Friday, December 11, 2009

Inside a border tunnel

Editor's Note: Authorities have uncovered an underground tunnel between Tijuana, Mexico and San Diego, California. Anderson will be live from this new tunnel tonight at 10 p.m. ET.

Inside the border tunnel.
Inside the border tunnel.

Charlie Moore
AC360° Senior Broadcast Producer

Authorities have uncovered an unfinished tunnel under the border between the United States and Mexico. The tunnel, complete with an elevator, electricity and a ventilation system, extends from Tijuana, Mexico to Otay Mesa, Calif., in San Diego.
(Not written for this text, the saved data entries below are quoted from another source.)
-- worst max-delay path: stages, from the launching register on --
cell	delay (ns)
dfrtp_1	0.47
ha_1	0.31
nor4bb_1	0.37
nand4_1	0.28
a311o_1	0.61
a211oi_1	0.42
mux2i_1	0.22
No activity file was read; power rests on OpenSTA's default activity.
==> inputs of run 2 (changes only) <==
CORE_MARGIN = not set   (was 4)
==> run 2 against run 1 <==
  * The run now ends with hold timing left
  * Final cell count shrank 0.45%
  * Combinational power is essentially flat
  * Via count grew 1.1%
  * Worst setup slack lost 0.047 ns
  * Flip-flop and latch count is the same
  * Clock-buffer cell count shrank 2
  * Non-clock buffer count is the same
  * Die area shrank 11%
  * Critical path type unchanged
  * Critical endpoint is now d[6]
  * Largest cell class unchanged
<file path="config.mk">
export PLATFORM = sky130hd
export DESIGN_NAME = thread_pc_sequencer
export DESIGN_NICKNAME = d
export VERILOG_FILES = /design/src/rtl/thread_pc_sequencer.sv
export SDC_FILE = /design/constraint.sdc
export NUM_CORES = 1
export LEC_CHECK = 0
export CAP_MARGIN = 20
export CORE_UTILIZATION = 40
export CTS_CLUSTER_DIAMETER = 50
export CTS_CLUSTER_SIZE = 10
export DETAILED_ROUTE_END_ITERATION = 10
export PLACE_DENSITY = 0.56
export SLEW_MARGIN = 20
export SYNTH_ARGS = -nofsm -noshare
export SYNTH_HDL_FRONTEND = slang
export SYNTH_SLANG_ARGS = --single-unit
export TNS_END_PERCENT = 5
</file>
<file path="constraint.sdc">
create_clock -name clock -period 4.3 [get_ports clock]
set_input_delay 0.645 -clock clock [delete_from_list [all_inputs] [get_ports clock]]
set_output_delay 0.645 -clock clock [all_outputs]
set_load 0.01 [all_outputs]
</file>
**src/rtl/key_scan_pkg.sv**
```systemverilog
// Shared constants for the key scan sequencer: FSM encoding, line count and
// debounce counter width.
package key_scan_pkg;

  localparam logic [1:0] IDLE   = 2'd0;
  localparam logic [1:0] SETTLE = 2'd1;
  localparam logic [1:0] SAMPLE = 2'd2;

  localparam int NUM_LINES = 5;
  localparam int DB_CNT_W  = 4;

endpackage

```
**src/rtl/key_debounce_cell.sv**
```systemverilog
// Per-line debouncer: flips its state after DebounceCount consecutive disagreeing
// samples; latency one cycle from sample strobe; no backpressure.
module key_debounce_cell
  import key_scan_pkg::*;
#(
  parameter int DebounceCount = 3
) (
  input  logic clk_i,
  input  logic rst_i,
  input  logic sample_i,
  input  logic detect_i,
  output logic state_o,
  output logic press_o
);

  localparam logic [DB_CNT_W-1:0] CNT_LIMIT = DB_CNT_W'(DebounceCount);

  logic [DB_CNT_W-1:0] cnt_q, cnt_d, cnt_inc;
  logic                state_q, state_d;
  logic                press_q, press_d;

  always_comb begin
    cnt_d   = cnt_q;
    state_d = state_q;
    press_d = 1'b0;
    cnt_inc = cnt_q + 1'b1;
    if (sample_i) begin
      if (detect_i == state_q) begin
        cnt_d = '0;
      end else if (cnt_inc >= CNT_LIMIT) begin
        // Flip and restart; the counter never rests above the limit.
        state_d = detect_i;
        cnt_d   = '0;
        press_d = detect_i;
      end else begin
        cnt_d = cnt_inc;
      end
    end
  end

  always_ff @(posedge clk_i or posedge rst_i) begin
    if (rst_i) begin
      cnt_q   <= '0;
      state_q <= 1'b0;
      press_q <= 1'b0;
    end else begin
      cnt_q   <= cnt_d;
      state_q <= state_d;
      press_q <= press_d;
    end
  end

  assign state_o = state_q;
  assign press_o = press_q;

endmodule

```
**src/rtl/key_scan_sequencer.sv**
```systemverilog
// One-hot drive sweep over 5 lines with a single NOR sense return; each line is
// held DwellCycles then sampled, and results are debounced per line.
module key_scan_sequencer
  import key_scan_pkg::*;
#(
  parameter int         DwellCycles     = 4,
  parameter int         DebounceCount   = 3,
  parameter logic [4:0] DriveInvertMask = 5'b00000,
  parameter bit         SenseActiveLow  = 1'b1
) (
  input  logic       GlobalClock,
  input  logic       Reset,
  input  logic       ScanEnable,
  input  logic       Sense_Line,
  output logic       Drive_1,
  output logic       Drive_2,
  output logic       Drive_3,
  output logic       Drive_4,
  output logic       Drive_5,
  output logic [4:0] Key_State,
  output logic [4:0] Key_Press,
  output logic       Scan_Done
);

  localparam logic [7:0] DWELL_RELOAD = 8'(DwellCycles - 1);
  localparam logic       SENSE_IDLE   = SenseActiveLow;

  logic [1:0] sync_q;
  logic       detect;
  logic [1:0] state_q, state_d;
  logic [2:0] ch_q, ch_d;
  logic [7:0] dwell_q, dwell_d;
  logic       done_q, done_d;
  logic [NUM_LINES-1:0] raw_drive;
  logic [NUM_LINES-1:0] drive;

  assign detect = SenseActiveLow ? ~sync_q[1] : sync_q[1];

  always_comb begin
    state_d = state_q;
    ch_d    = ch_q;
    dwell_d = dwell_q;
    done_d  = 1'b0;
    case (state_q)
      IDLE: begin
        if (ScanEnable) begin
          state_d = SETTLE;
          ch_d    = 3'd0;
          dwell_d = DWELL_RELOAD;
        end
      end
      SETTLE: begin
        if (dwell_q == 8'd0) state_d = SAMPLE;
        else                 dwell_d = dwell_q - 8'd1;
      end
      SAMPLE: begin
        done_d  = (ch_q == 3'd4);
        ch_d    = (ch_q == 3'd4) ? 3'd0 : ch_q + 3'd1;
        dwell_d = DWELL_RELOAD;
        state_d = SETTLE;
      end
      default: state_d = IDLE;
    endcase
    // Disable wins over every transition, but a SAMPLE in flight still reports.
    if (!ScanEnable) begin
      state_d = IDLE;
      ch_d    = 3'd0;
      dwell_d = 8'd0;
    end
  end

  always_ff @(posedge GlobalClock or posedge Reset) begin
    if (Reset) begin
      sync_q  <= {2{SENSE_IDLE}};
      state_q <= IDLE;
      ch_q    <= 3'd0;
      dwell_q <= 8'd0;
      done_q  <= 1'b0;
    end else begin
      sync_q  <= {sync_q[0], Sense_Line};
      state_q <= state_d;
      ch_q    <= ch_d;
      dwell_q <= dwell_d;
      done_q  <= done_d;
    end
  end

  for (genvar i = 0; i < NUM_LINES; i++) begin : g_line
    assign raw_drive[i] = (state_q != IDLE) && (ch_q == 3'(i));

    key_debounce_cell #(
      .DebounceCount(DebounceCount)
    ) u_cell (
      .clk_i   (GlobalClock),
      .rst_i   (Reset),
      .sample_i((state_q == SAMPLE) && (ch_q == 3'(i))),
      .detect_i(detect),
      .state_o (Key_State[i]),
      .press_o (Key_Press[i])
    );
  end

  assign drive     = raw_drive ^ DriveInvertMask;
  assign Drive_1   = drive[0];
  assign Drive_2   = drive[1];
  assign Drive_3   = drive[2];
  assign Drive_4   = drive[3];
  assign Drive_5   = drive[4];
  assign Scan_Done = done_q;

endmodule

```
**config.mk**
```make
export PLATFORM = sky130hd
export DESIGN_NAME = key_scan_sequencer
export DESIGN_NICKNAME = d
export VERILOG_FILES = /design/src/rtl/key_scan_pkg.sv /design/src/rtl/key_debounce_cell.sv /design/src/rtl/key_scan_sequencer.sv
export SDC_FILE = /design/constraint.sdc
export NUM_CORES = 1
export LEC_CHECK = 0
export ABC_AREA = 1
export BUFFER_PORTS_ARGS = -buffer_cell sky130_fd_sc_hd__buf_2
export CORE_ASPECT_RATIO = 0.5
export CORE_MARGIN = 5
export CORE_UTILIZATION = 55
export CTS_CLUSTER_DIAMETER = 120
export DETAILED_ROUTE_END_ITERATION = 7
export GPL_ROUTABILITY_DRIVEN = 0
export PLACE_DENSITY = 0.76
export SETUP_SLACK_MARGIN = 0.5
export SYNTH_ARGS = -nofsm -noshare
export SYNTH_HDL_FRONTEND = slang
export SYNTH_SLANG_ARGS = --single-unit
```
**constraint.sdc**
```tcl
create_clock -name GlobalClock -period 2.79 [get_ports GlobalClock]
set_clock_uncertainty 0.15 [all_clocks]
set_input_delay 0.558 -clock GlobalClock [delete_from_list [all_inputs] [get_ports GlobalClock]]
set_output_delay 0.558 -clock GlobalClock [all_outputs]
set_load 0.005 [all_outputs]
```
==> summary.txt <==
Outcome: finished clean
Worst Setup Path Type: flip-flop to output port
IO Count: 20
Iter 0 DRT Violations: 63
Synth Net Count: 332
Post-Synth XOR/XNOR Area: 0.0239
Critical Path AT: 1.40 ns
Rows: 17
Total core area: 4450 um^2
Largest cells by area after synthesis: dfrtp_1 (43%), nand2_1 (11%), ha_1 (8.3%)
Detailed Place HPWL: 3600 um
Cell taking the most area after synthesis: dfrtp_1
Fill cells: 387
Crit path launch type: flip-flop
Worst-path cell chain: inv_1 -> ha_1 -> nand2_1 -> nor2_1 -> buf_2
Crit end category: output port
Clk slew on worst S/H paths: 0.09 ns
Maximum VDD drop: 0.311 mV
CTS H-tree lvls: 2
Adder-Cell Fraction of Synth Area: 0.0830
Post-CTS Setup Inserts: 0
Hold-fix buffers at CTS: 0
Worst reg2reg startpoint: dwell_q[0]
Drt drc: 0
Antenna diodes: 0
Period utilization: 0.757
Worst r2r path cells: 8
CTS tree: yes
Final core occ: 0.622
PostCTS Resize Cnt: 0
Max-Cap Viols: 0
Via density: 5.08
WL/cell: 12.0 um
Bufs on Longest Clock Path: 2
Post-Syn Instances: 311
Total iterations of the first detailed-routing run: 5
Largest family of logic cells by synthesized area: simple AND/OR/NAND/NOR gates
Clk sinks: 46
Final hold vios: 0
Gr usage total: 0.166
Largest net degree at the start of global routing: 27
HP Class: primary input to async pin
First-pass GRT wire length: 8200 um
Cell Pwr Density: 553 nW/um^2
Mux share of post-synthesis cell area: 0
Layout cell share with drive strength beyond 1: 0.146
TritonCTS Buffers: 5
Die area: 6210 um^2
Measured slew at the worst slew-check pin: 0.394 ns
Critical-path top delay cell: dfrtp_1
Via count: 1954
Synth Area in Compound Gates: 0.0425
Top-area cell type share of the netlist area: 0.430
Die Span X: 107 um
Slew margin rel.: 0.738
Root Buffer: clkbuf_8
Post-Syn Area: 2560 um^2
Slew Viols, Final: 0
Worst flop-to-flop path endpoint: dwell_q[3]
Worst path required time: 2.08 ns
I/O Buffers: 19
Chip height: 58.3 um
Initial antenna violation count: 0
Final nets: 348
Ys Warns: 0
Unique masters post-synth: 24
Final TNS setup: 0 ns
Clock Latency Late Sink: 0.29 ns
Seq cells post-synth: 46
Layout area overhead: 7.96%
Simple-Gate Fraction of Synth Area: 0.292
Lkg Pwr: 1.56 nW
Remaining Overflow, GRT: 0
Syn Area/Cell: 8.24 um^2
Final setup vio count: 0
Post-synthesis sequential area ratio: 0.450
Shortest period the worst path allows: 2.11 ns
Initial Util: 0.576
Max Freq: 474 MHz
Final WL: 4630 um
Crit-path max cell delay: 0.44 ns
RSZ-0062 raised after global routing: no
R2R Setup Slk: 1.10 ns
Post-DRT Antenna Nets: 0
CP max FO: 5
Vias in the first global route: 1937
## layout make-up
class / instances / area [um^2] / area share
Timing Repair Buffer: 21 / 110 / 0.0398
Clock inverter: 2 / 37.5 / 0.0136
Clock buffer: 6 / 72.6 / 0.0262
Tap cell: 57 / 71.3 / 0.0258
Multi-Input combinational cell: 202 / 1130 / 0.408
Sequential cell: 46 / 1150 / 0.417
Inverter: 51 / 191 / 0.0692
## placed cells by master (no fill, tap or decap)
cell | netlist | final
clkinv_1 | 0 | 1
nor2_1 | 35 | 35
nor3b_1 | 3 | 3
nand2_2 | 3 | 3
nand3_2 | 4 | 4
clkbuf_8 | 0 | 5
nand2_4 | 1 | 1
or2_2 | 1 | 1
dfrtp_1 | 44 | 44
clkinvlp_4 | 0 | 1
o21ai_0 | 2 | 2
o21ai_1 | 14 | 14
nand4_1 | 9 | 9
nand3_1 | 22 | 22
ha_1 | 17 | 17
buf_2 | 1 | 19
o22ai_1 | 1 | 1
inv_2 | 3 | 3
dfstp_2 | 2 | 2
xor2_1 | 7 | 7
bufinv_16 | 0 | 1
a21boi_0 | 1 | 1
buf_4 | 11 | 2
nor2_4 | 5 | 5
a21oi_1 | 3 | 3
nor2_8 | 1 | 1
clkbuf_1 | 0 | 1
inv_1 | 48 | 47
nand2_1 | 73 | 73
The tunnel was discovered by Mexican law enforcement working with the San Diego Tunnel Task Force, which includes agents from Immigration and Customs Enforcement, the Drug Enforcement Agency and the U.S. Border Patrol.

The tunnel would have been used primarily, if not exclusively, for moving drugs under the border, according to DEA agents. Thirteen people were arrested inside the tunnel last week and an investigation into others responsible for planning and building the illegal tunnel is ongoing.

CNN photojournalist Neil Hallsworth takes a dummy car down 90 feet into the tunnel.
CNN photojournalist Neil Hallsworth takes a dummy car down 90 feet into the tunnel.

The tunnel is approximately 900 feet long and reaches a depth of up to 100 feet. Law enforcement agents estimate it has been under construction for roughly three years. The Otey Mesa exit point had yet to be finished, but agents say it was very close to completion.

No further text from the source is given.